– Клянись, Харько, клянись скорее, дурацкая твоя душа, а то донесу! ей-богу, донесу!
– Доносите, доносите! А мы на вас надеялись, как на отца родного; вы же нам, несчастным, беглым, советы давали, укрывали нас, кормили и обнадеживали нас…
– Я-то? Ах ты, глупец, дурак Харько! Когда я беглых держал? Да нет, ты не уйдешь от меня! Клянись, Харько! ты не понимаешь, что говоришь! Клянись! – повторял священник Левенчуку, указывая на святую книгу и сам между тем трухнув не на шутку. – Давай присягу, а то свяжу тебя и донесу…
Левенчук подошел.
– Так слушайте же, батюшка: вот что будет теперь. Бежал я с неводом от моря, как весть о пропаже Оксаны до-шла туда с людьми. Поверите ли – все жалели, как я опрометью побежал оттуда! По пути, на перекрестках, на мостах, у переправ, везде жалели. Народ зашумел, грозится, волнуется, – так мне ли терпеть? Два дня я бежал да вчера без души и упал в какой-то лощинке. Чабаны веберовские меня нашли, в корчму перенесли.
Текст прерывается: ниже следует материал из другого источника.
File: config.mk
export PLATFORM = sky130hd
export DESIGN_NAME = ps2_device_tx
export DESIGN_NICKNAME = d
export VERILOG_FILES = /design/src/rtl/ps2_pkg.sv /design/src/rtl/ps2_tx_fifo.sv /design/src/rtl/ps2_device_tx.sv
export SDC_FILE = /design/constraint.sdc
export NUM_CORES = 1
export LEC_CHECK = 0
export ABC_AREA = 1
export CAP_MARGIN = 20
export CORE_ASPECT_RATIO = 1.4
export CORE_MARGIN = 4
export CORE_UTILIZATION = 30
export DETAILED_ROUTE_END_ITERATION = 10
export GPL_TIMING_DRIVEN = 0
export PLACE_DENSITY = 0.55
export SLEW_MARGIN = 25
export SYNTH_ARGS = -nofsm -noshare
export SYNTH_HDL_FRONTEND = slang
export SYNTH_SLANG_ARGS = --single-unit
export TNS_END_PERCENT = 5
File: constraint.sdc
create_clock -name CLK25 -period 2.8 [get_ports CLK25]
set_input_delay 0.56 -clock CLK25 [delete_from_list [all_inputs] [get_ports CLK25]]
set_output_delay 0.56 -clock CLK25 [all_outputs]
set_load 0.02 [all_outputs]
File: src/rtl/ps2_pkg.sv
// Shared constants, state type and parity helper for the PS/2 device transmitter.
package ps2_pkg;

  localparam int FRAME_BITS   = 11;
  localparam int GUARD_CYCLES = 4;

  typedef enum logic [1:0] {
    ST_IDLE = 2'd0,
    ST_HIGH = 2'd1,
    ST_LOW  = 2'd2,
    ST_END  = 2'd3
  } state_e;

  function automatic logic odd_parity(input logic [7:0] b);
    return ~(^b);
  endfunction

endpackage

File: src/rtl/ps2_tx_fifo.sv
// Byte queue feeding the PS/2 transmitter; head word is visible without a read strobe.
module ps2_tx_fifo #(
  parameter int DEPTH = 8
) (
  input  logic                     clk_i,
  input  logic                     srst_i,
  input  logic                     push_i,
  input  logic                     pop_i,
  input  logic [7:0]               data_i,
  output logic [7:0]               data_o,
  output logic [$clog2(DEPTH):0]   level_o,
  output logic                     full_o,
  output logic                     empty_o
);

  localparam int AW = $clog2(DEPTH);
  localparam int LW = AW + 1;

  logic [7:0]    mem_q [DEPTH];
  logic [AW-1:0] wr_ptr_q;
  logic [AW-1:0] rd_ptr_q;
  logic [LW-1:0] level_q;
  logic          do_push;
  logic          do_pop;

  assign full_o  = (level_q == LW'(DEPTH));
  assign empty_o = (level_q == '0);
  assign level_o = level_q;
  assign do_push = push_i && !full_o;
  assign do_pop  = pop_i && !empty_o;
  // The transmitter latches the head on the cycle it starts a frame, so read is combinational.
  assign data_o  = mem_q[rd_ptr_q];

  always_ff @(posedge clk_i) begin
    if (do_push) begin
      mem_q[wr_ptr_q] <= data_i;
    end
  end

  always_ff @(posedge clk_i) begin
    if (srst_i) begin
      wr_ptr_q <= '0;
      rd_ptr_q <= '0;
      level_q  <= '0;
    end else begin
      if (do_push) begin
        wr_ptr_q <= wr_ptr_q + AW'(1);
      end
      if (do_pop) begin
        rd_ptr_q <= rd_ptr_q + AW'(1);
      end
      case ({do_push, do_pop})
        2'b10:   level_q <= level_q + LW'(1);
        2'b01:   level_q <= level_q - LW'(1);
        default: level_q <= level_q;
      endcase
    end
  end

endmodule

File: src/rtl/ps2_device_tx.sv
// PS/2 device-side transmitter: queues bytes and sends 11-bit frames on a device-clocked,
// open-collector bus, backing off on host inhibit and flagging host request-to-send.
module ps2_device_tx
  import ps2_pkg::*;
#(
  parameter int CLK_HZ      = 25_000_000,
  parameter int PS2_HZ      = 12_500,
  parameter int IDLE_CYCLES = 1250,
  parameter int FIFO_DEPTH  = 8
) (
  input  logic                          CLK25,
  input  logic                          RST,
  input  logic [7:0]                    tx_data,
  input  logic                          tx_valid,
  output logic                          tx_ready,
  input  logic                          ps2_clk_i,
  input  logic                          ps2_data_i,
  output logic                          ps2_clk_oe,
  output logic                          ps2_data_oe,
  output logic                          busy,
  output logic                          abort_p,
  output logic                          host_rts_p,
  output logic [$clog2(FIFO_DEPTH):0]   fifo_level
);

  localparam int HALF = CLK_HZ / (2 * PS2_HZ);
  localparam int PW   = $clog2(HALF + 1);
  localparam int IW   = $clog2(IDLE_CYCLES + 1);

  logic          clk_meta_q, clk_s_q, data_meta_q, data_s_q, data_s_prev_q;
  state_e        state_q, state_d;
  logic [PW-1:0] phase_q, phase_d;
  logic [IW-1:0] idle_cnt_q, idle_cnt_d;
  logic [3:0]    bit_idx_q, bit_idx_d;
  logic [10:0]   frame_q, frame_d;
  logic          abort_q, abort_d, rts_q, rts_d;
  logic          fifo_pop, fifo_full, fifo_empty, phase_last;
  logic [7:0]    fifo_head;

  ps2_tx_fifo #(.DEPTH(FIFO_DEPTH)) u_fifo (
    .clk_i   (CLK25),
    .srst_i  (RST),
    .push_i  (tx_valid),
    .pop_i   (fifo_pop),
    .data_i  (tx_data),
    .data_o  (fifo_head),
    .level_o (fifo_level),
    .full_o  (fifo_full),
    .empty_o (fifo_empty)
  );

  assign tx_ready    = !fifo_full;
  assign phase_last  = (phase_q == PW'(HALF - 1));
  assign ps2_clk_oe  = (state_q == ST_LOW);
  assign ps2_data_oe = ((state_q == ST_HIGH) || (state_q == ST_LOW)) && !frame_q[0];
  assign busy        = (state_q != ST_IDLE);
  assign abort_p     = abort_q;
  assign host_rts_p  = rts_q;

  always_comb begin
    state_d    = state_q;
    phase_d    = phase_q;
    idle_cnt_d = idle_cnt_q;
    bit_idx_d  = bit_idx_q;
    frame_d    = frame_q;
    abort_d    = 1'b0;
    rts_d      = 1'b0;
    fifo_pop   = 1'b0;
    case (state_q)
      ST_IDLE: begin
        phase_d = '0;
        rts_d   = clk_s_q && data_s_prev_q && !data_s_q;
        // Idle time is only accumulated while a byte is waiting, so a push always sees a full idle window.
        if (!clk_s_q || !data_s_q || fifo_empty) begin
          idle_cnt_d = '0;
        end else if (idle_cnt_q == IW'(IDLE_CYCLES)) begin
          state_d    = ST_HIGH;
          idle_cnt_d = '0;
          bit_idx_d  = '0;
          frame_d    = {1'b1, odd_parity(fifo_head), fifo_head, 1'b0};
        end else begin
          idle_cnt_d = idle_cnt_q + IW'(1);
        end
      end
      ST_HIGH: begin
        if ((phase_q >= PW'(GUARD_CYCLES)) && !clk_s_q) begin
          state_d    = ST_IDLE;
          phase_d    = '0;
          idle_cnt_d = '0;
          abort_d    = 1'b1;
        end else if (phase_last) begin
          state_d = ST_LOW;
          phase_d = '0;
        end else begin
          phase_d = phase_q + PW'(1);
        end
      end
      ST_LOW: begin
        if (phase_last) begin
          phase_d   = '0;
          bit_idx_d = bit_idx_q + 4'd1;
          frame_d   = {1'b1, frame_q[10:1]};
          state_d   = (bit_idx_q == 4'(FRAME_BITS - 1)) ? ST_END : ST_HIGH;
        end else begin
          phase_d = phase_q + PW'(1);
        end
      end
      ST_END: begin
        if (phase_last) begin
          fifo_pop   = 1'b1;
          state_d    = ST_IDLE;
          phase_d    = '0;
          idle_cnt_d = '0;
        end else begin
          phase_d = phase_q + PW'(1);
        end
      end
      default: state_d = ST_IDLE;
    endcase
  end

  always_ff @(posedge CLK25) begin
    if (RST) begin
      clk_meta_q    <= 1'b1;
      clk_s_q       <= 1'b1;
      data_meta_q   <= 1'b1;
      data_s_q      <= 1'b1;
      data_s_prev_q <= 1'b1;
      state_q       <= ST_IDLE;
      phase_q       <= '0;
      idle_cnt_q    <= '0;
      bit_idx_q     <= '0;
      frame_q       <= '1;
      abort_q       <= 1'b0;
      rts_q         <= 1'b0;
    end else begin
      clk_meta_q    <= ps2_clk_i;
      clk_s_q       <= clk_meta_q;
      data_meta_q   <= ps2_data_i;
      data_s_q      <= data_meta_q;
      data_s_prev_q <= data_s_q;
      state_q       <= state_d;
      phase_q       <= phase_d;
      idle_cnt_q    <= idle_cnt_d;
      bit_idx_q     <= bit_idx_d;
      frame_q       <= frame_d;
      abort_q       <= abort_d;
      rts_q         <= rts_d;
    end
  end

endmodule

# ---- Word level (Yosys, flattened, before mapping)
# Memories as Yosys holds them, arrays and structs flattened. A register that Yosys moved wholly into a read port is not among the register bits.
# Index checks and enable logic that the tools add are counted.
dict set report totals {
  mem_count 1
  mem_bits_rw 64
  latchBits 0
  romBits 0
  in_bits 13
  out_inout_bits 10
  register_bits 55
}
# name words word_bits rd rd_clocked_by_memory_dff wr line_no
set mem_list {}
lappend mem_list {u_fifo.mem_q 8 8 1 1 1 ps2_tx_fifo.sv:19} ;# logic [7:0] mem_q [DEPTH];
dict set report classes {
  n_bitwise 3
  div 0
  n_lt_le_gt_ge 1
  add_sub_neg 7
  mux 32
  shift 0
  multipliers 0
  n_reduce_logical 27
  eq_ne 15
}
# cell count
set ops {}
lappend ops {{$mux W11} 7}
lappend ops {{$pmux W11 S3} 1}
lappend ops {{$pmux W10 S3} 1}
lappend ops {{$pmux W11 S2} 1}
lappend ops {{$mux W10} 2}
lappend ops {{$pmux W4 S2} 2}
lappend ops {{$mux W2} 7}
lappend ops {{$mux W4} 3}
lappend ops {{$add A11 B1 Y11 const B} 1}
lappend ops {{$eq A11 B11 Y1 const B} 1}
lappend ops {{$add A10 B1 Y10 const B} 1}
lappend ops {{$eq A10 B10 Y1 const B} 1}
lappend ops {{$ge A10 B3 Y1 const B} 1}
lappend ops {{$add A4 B1 Y4 const B} 2}
lappend ops {{$eq A4 B4 Y1 const B} 2}
lappend ops {{$pmux W2 S4} 1}
lappend ops {{$reduce_xor A8 Y1} 1}
lappend ops {{$add A3 B1 Y3 const B} 2}
lappend ops {{$eq A2 B2 Y1 const B} 3}
lappend ops {{$logic_and A1 B1 Y1} 6}
lappend ops {{$mux W3} 2}
lappend ops {{$ne A2 B2 Y1 const B} 3}
lappend ops {{$reduce_bool A2 Y1} 3}
lappend ops {{$reduce_or A2 Y1} 3}
lappend ops {{14 further kinds} 28}

# ---- Longest topological paths before layout
dict set report depth {
  depth_word 6
  depth_mapped 18
  ltp_nobuf 16
}

# ---- Cells and area by module
# From an unflattened synthesis, not the netlist that was laid out.
dict set report hier_totals {
  cells_unflattened 644
  area_unflattened_um2 5672.9
}
# mod seq_area_each_um2 area_each_um2 cells_per_inst instances
set modules_own_cells {}
lappend modules_own_cells {ps2_tx_fifo 2182.1 3218.1 276 1}
lappend modules_own_cells {ps2_device_tx 880.8 2454.9 368 1}

# ---- Worst setup path before layout
# Ideal clock, no wire load.
dict set report synth_path {
  path_type {reg-to-reg}
  from {reg u_fifo.level_q[2] (netlist: u_fifo.level_o[2])}
  to {reg u_fifo.level_q[2] (netlist: u_fifo.level_o[2])}
  setup_ps 115
  period_less_slack_ps 2102
  path_stages_with_launch 13
  slack_ps 698
  t_required_ps 2685
  arrival_ps 1986
  cell_sequence {dfxtp_1 inv_1 nand3_1 nand2_1 ha_1 nand2_1 inv_1 nor2_1 ha_1 a21oi_1 xor2_1 o21ai_0 inv_1}
}
dict set report synth_via {
  elab_chain_cells 5
  word_cells_on_any_way 12
  cone_classes {add/sub (2); eq/ne (3); mux (1); reduce/logical (6)}
}
# item line_no
set synth_lines {}
lappend synth_lines {{start: declaration} ps2_tx_fifo.sv:22} ;# logic [LW-1:0] level_q;
lappend synth_lines {{start signal: assignment} ps2_tx_fifo.sv:53} ;# 2'b10: level_q <= level_q + LW'(1);
lappend synth_lines {{start signal: assignment} ps2_tx_fifo.sv:54} ;# 2'b01: level_q <= level_q - LW'(1);
lappend synth_lines {{start signal: assignment} ps2_tx_fifo.sv:55} ;# default: level_q <= level_q;
lappend synth_lines {{$eq A4 B4 Y1 (*)} ps2_tx_fifo.sv:26} ;# assign full_o = (level_q == LW'(DEPTH));
lappend synth_lines {{$logic_not A1 Y1 (*)} -}
lappend synth_lines {{named net tx_ready} ps2_device_tx.sv:15} ;# output logic tx_ready,
lappend synth_lines {{$logic_and A1 B1 Y1 (*)} ps2_tx_fifo.sv:29} ;# assign do_push = push_i && !full_o;
lappend synth_lines {{$eq A2 B1 Y1 or $eq A2 B2 Y1 (tied branches)} ps2_tx_fifo.sv:52} ;# case ({do_push, do_pop})
lappend synth_lines {{$pmux W4 S2 or $reduce_bool A2 Y1 (tied branches)} -}
# Mark *: on every way through the listed nets, which the timed path passes. The rest lies on a longest branch.
# A chain may end at the register's enable or synchronous reset.

# ---- Worst setup path in the final report
dict set report layout_path {
  from {reg state_q[0]}
  to {out busy}
}
dict set report layout_via {
  elab_chain_cells 1
}
# item line_no
set layout_lines {}
lappend layout_lines {{start: declaration} ps2_device_tx.sv:31} ;# state_e state_q, state_d;
lappend layout_lines {{start signal: assignment} ps2_device_tx.sv:142} ;# state_q <= state_d;
lappend layout_lines {{$reduce_bool A2 Y1} ps2_device_tx.sv:56} ;# assign busy = (state_q != ST_IDLE);
lappend layout_lines {{end: declaration} ps2_device_tx.sv:20} ;# output logic busy,
# Every way passes these cells.

==> results.ini <==
[clocking]
htree_num_levels=4
cts_tree=done
cts.sinks=121
path_clk_slew_ps=50
holdBufCountCts=0
cts.path.max_buffers=2
clock_latency_ps=420
numCtsBuffers=17
cts-root-buf=clkbuf_16
cts_resized=0
cts_setup_buffers=0

[critical_path]
crit_slowest_cell=clkdlybuf4s50_1
crit_end=busy
cp-start-kind=flop
r2r.worst_path.cells=14
crit_chain=inv_1, ha_1, inv_1, clkdlybuf4s50_1
r2r_slack_ps=370
cp.required_ps=2240
r2r_end=u_fifo.level_o[2]$_SDFFE_PP0P_
worstPathArrival_ps=1930
crit_type=reg2out
startpoint=state_q[0]$_SDFFE_PP0P_
max_stage_delay_ps=620
crit_fanout=5
r2r_start=phase_q[0]$_SDFF_PP0_
crit_path_end_kind=output pin
cpMostUsedCell=inv_1

[placed_design]
gp_congestion=0.819
dpl.cell_count=985
post-dp-hpwl_um=9300
portBuffers=22
placed_area_mm2=0.00639

[routing]
via_per_inst=4.45
firstDrtPassIters=4
wl_per_cell_um=13.1
ant_nets=0
drt-total-wl_um=13300
drc_errors=0
drt_iter0_drc=227
num_vias=4530

[sta]
finalCritPeriodShare=0.890
drv_slew=0
worst_slew_pin_slew_ps=1050
fin_skew_ps=7.96
layout_min_cycle_time_ps=2490
hold_ws_ps=405
rsz0062_at_grt=no
finalHoldViolCount=0
setup_viol=0
tns_ps=0
max_freq_mhz=401
relSlewSlack=0.299

[synth]
synth_area_per_cell_um2=8.20
synth-seq-cells=121
yosysSeqAreaShare=0.523
synth_nets=744
synth_warnings=0
netlist_area_mm2=0.00586
synth.distinct_cells=39
synth_cells=715

[grt]
gr-total-overflow=0
grt_max_degree=17
first_global_vias=4389
antenna_found_initial=0
grt_pass1_wl_um=22100
track_usage=0.129

[power_and_ir_drop]
power.density_mw_per_mm2=662
p_total_w=0.00463
switchingPower_w=0.00109
ir_drop_mv=0.387
seqPwrFrac=0.423
clkPwrFrac=0.487
p_int_w=0.00354
p_comb_frac=0.090
swShare=0.235
p_leak_nw=2.99

[hold_path]
hp-class=reg2reg

[die]
io_pins=23
design.core.area_mm2=0.0192
die_x_um=126
dieArea_mm2=0.0219
row_count=60
dieHeight_um=173
start_util=0.305

[finish]
final_area_mm2=0.00700
nets=785
final_cell_mix=nand2_1, inv_1, edfxtp_1
drive_above_1_share=0.0936
instances_no_fill=1017
areaGrowthSynthToFinish_pct=19.4
antenna_cells=0
final_common_cell=nand2_1

[outcome]
status=completed

[flow_run]
cap_violations=0

cells in the mapped netlist (all sizes together):
library cell / number / area (µm²)
nor4: 2 / 12.5
o21ai: 30 / 154
nand3: 63 / 333
a31oi: 2 / 12.5
nor3b: 2 / 20.0
a21oi: 27 / 146
dfxtp: 57 / 1140
nor3: 12 / 103
nand2: 219 / 827
nor2: 52 / 203
clkbuf: 3 / 11.3
buf: 15 / 92.6
edfxtp: 64 / 1920
clkinv: 1 / 3.75
o211ai: 7 / 52.6
nand4: 5 / 31.3
or2: 5 / 31.3
ha: 16 / 200
xor2: 7 / 61.3
xnor2: 2 / 17.5
inv: 121 / 457
o31ai: 2 / 15.0
nand2b: 1 / 13.8
worst min-delay path by stage:
stage	cells past startpoint	slack [ps]	start	to
finish	1	410	clk_meta_q$_SDFF_PP1_	clk_s_q$_SDFF_PP1_
global route	1	430	data_meta_q$_SDFF_PP1_	data_s_q$_SDFF_PP1_
CTS	1	410	clk_meta_q$_SDFF_PP1_	clk_s_q$_SDFF_PP1_
detailed placement	1	390	clk_meta_q$_SDFF_PP1_	clk_s_q$_SDFF_PP1_
global placement	1	390	clk_meta_q$_SDFF_PP1_	clk_s_q$_SDFF_PP1_
floorplan	1	390	clk_meta_q$_SDFF_PP1_	clk_s_q$_SDFF_PP1_
cells by family after synthesis:
group,Yosys count,share of synthesized area
compound gates,68,0.0649
fa+ha+maj,16,0.0342
simple gates,361,0.269
buf+inv,140,0.0963
xor+xnor,9,0.0135
flops,121,0.523
flip-flops by register name, summed over array words and instances, names as in the netlist, named ones only:
| register | count |
|---|---|
| clk_s_q | 1 |
| host_rts_p | 1 |
| abort_p | 1 |
| frame_q | 10 |
| u_fifo.wr_ptr_q | 3 |
| u_fifo.rd_ptr_q | 3 |
| data_meta_q | 1 |
| clk_meta_q | 1 |
| data_s_prev_q | 1 |
| u_fifo.mem_q | 64 |
| idle_cnt_q | 11 |
| data_s_q | 1 |
| u_fifo.level_o | 4 |
| bit_idx_q | 4 |
| state_q | 2 |
| phase_q | 10 |
routing by layer:
layer  vias up  wire length (µm)  GRT usage
li1       2357                 -          -
met1      2052              5660      0.151
met2        94              6660      0.220
met3        27               629     0.0345
met4         0               325     0.0555
met5         -                 0          0
per-stage QoR:
step	setup WS [ps]	util
5_1_grt	140	0.364
6_report	308	0.364
3_3_place_gp	141	0.333
2_1_floorplan	698	-
3_5_place_dp	104	0.333
4_1_cts	291	0.364
power groups by stage:
stage	registers (W)	logic, W	clock network [W]
global route	0.00197	0.000475	0.00240
detailed placement	0.00200	0.000420	0
finish	0.00196	0.000416	0.00226
CTS	0.00196	0.000422	0.00230
floorplan	0.00199	0.000284	0
global placement	0.00200	0.000416	0
area by class of cell:
type | count | area (µm²)
Buffer | 18 | 104
Clock buffer | 18 | 429
Clock inverter | 14 | 180
Fill cell | 2034 | 12200
Inverter | 122 | 460
Multi-Input combinational cell | 454 | 2230
Sequential cell | 121 | 3060
Tap cell | 248 | 310
Timing Repair Buffer | 22 | 220
critical path, delay by kind of cell (launching register included):
kind | cells | cell delay (ps)
buf+inv | 3 | 850
flops | 1 | 380
fa+ha+maj | 1 | 280
Power figures use the tool's default switching activity.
Меня оттирали, кровь бросил один жидок… Вон рука моя еще и теперь перевязана; истомился я, а все-таки добежал до Ананьевки, а после до Андросовки. «Что, спрашиваю у людей, правда ли это?» – «Правда, отвечают, и все жалеют и там да на полковника указуют, – что греха не хотим брать на душу, некому больше! Это уж как змей лютый, как волк; кто попадет, съест наверно!» Так-то, батюшка, говорят про него люди.
Священник смотрел на него исподлобья. Он его и жалел, вместе и боялся.
– Так я уж, батюшка, вот теперь как надумал: пойду его просить: может, я его умолю, а может, не умолю, в ногах валяться буду! Не даст – не гневайтесь, батюшка… зарок свой я порешу…
Слезы бежали на подстриженные усы Харько.
Губы его тихо вздрагивали. Глаза тоскливо следили за священником. Священника передернуло, он взглянул в окно, закрыл книгу и сказал:
– Ну, коли так, так с богом; я надеюсь, что полковник отдаст тебе Оксану. Нет у меня тебе благословения на злое дело; пожалей и меня, мои старые-то годы! А я сам буду писать Панчуковскому… Авось он отдаст Оксану. Да берегись только! Видишь, вон, твоего же приятеля Милороденко отыскивают, не уцелеть ему – в каторгу сошлют, проклеймят, а все за его проделки! Вон и приметы его уже опубликованы. Так и с тобой тоже будет; берегись!
Священник сел, надел очки, с трудом написал письмо, открыл сундук, достал оттуда деньги и, заметя, что в комнате стояли уже в слезах дьячок и старая дьячиха, сказал:
– Вот тебе, Левенчук, это письмо; а вот и твои деньги; я грешен, я позарился на выкуп и задержал твое дело. Ну, да бог тебя благословит; достанешь ее – веди, обвенчаю и так; не достанешь ее – не хочу твоего добра! Фендрихов, эти деньги вычеркни из книги той, знаешь? Им уже у нас не быть, на церковь-то…
– Где быть, ваше преподобие! Деньги несчастные!
Левенчук торжественно поклонился в ноги попу, даже поклонился и дьячку с дьячихой, вышел за двери, и не успела взволнованная компания выбежать на косогор, где так часто Оксана выжидала с поморья Левенчука, как и след Харько пропал.
– Что будет, то будет! – решил священник, возвращаясь домой.
– Ничего не будет, чувствую! – отвечал, всхлипывая, дьячок.
Дьячок ревмя плакал.
Шел Левенчук час-другой; солнце уже начинало садиться. Туман пошел яром. Вышел он на косогор и ударил себя в голову: «И тут не везет, треклятая доля. С дороги, на семи шагах сбился! Где же это я?» И он стал смотреть.
Стемнело. Дикие гуси вверху неслись к западу, чуть шелестя над его головою. Семья дроф, вспугнутых с ночлега, поднялась во ста шагах от него и побежала в сторону, мелькая между бурьянами. Ночные кузнечики трещали. Звезды зажигались. А в полуверсте огонек кто-то на ночь стал разводить…
Пошел Левенчук на огонек. Подходит: купеческая телега с товарами стоит; два купца на бурке лежат.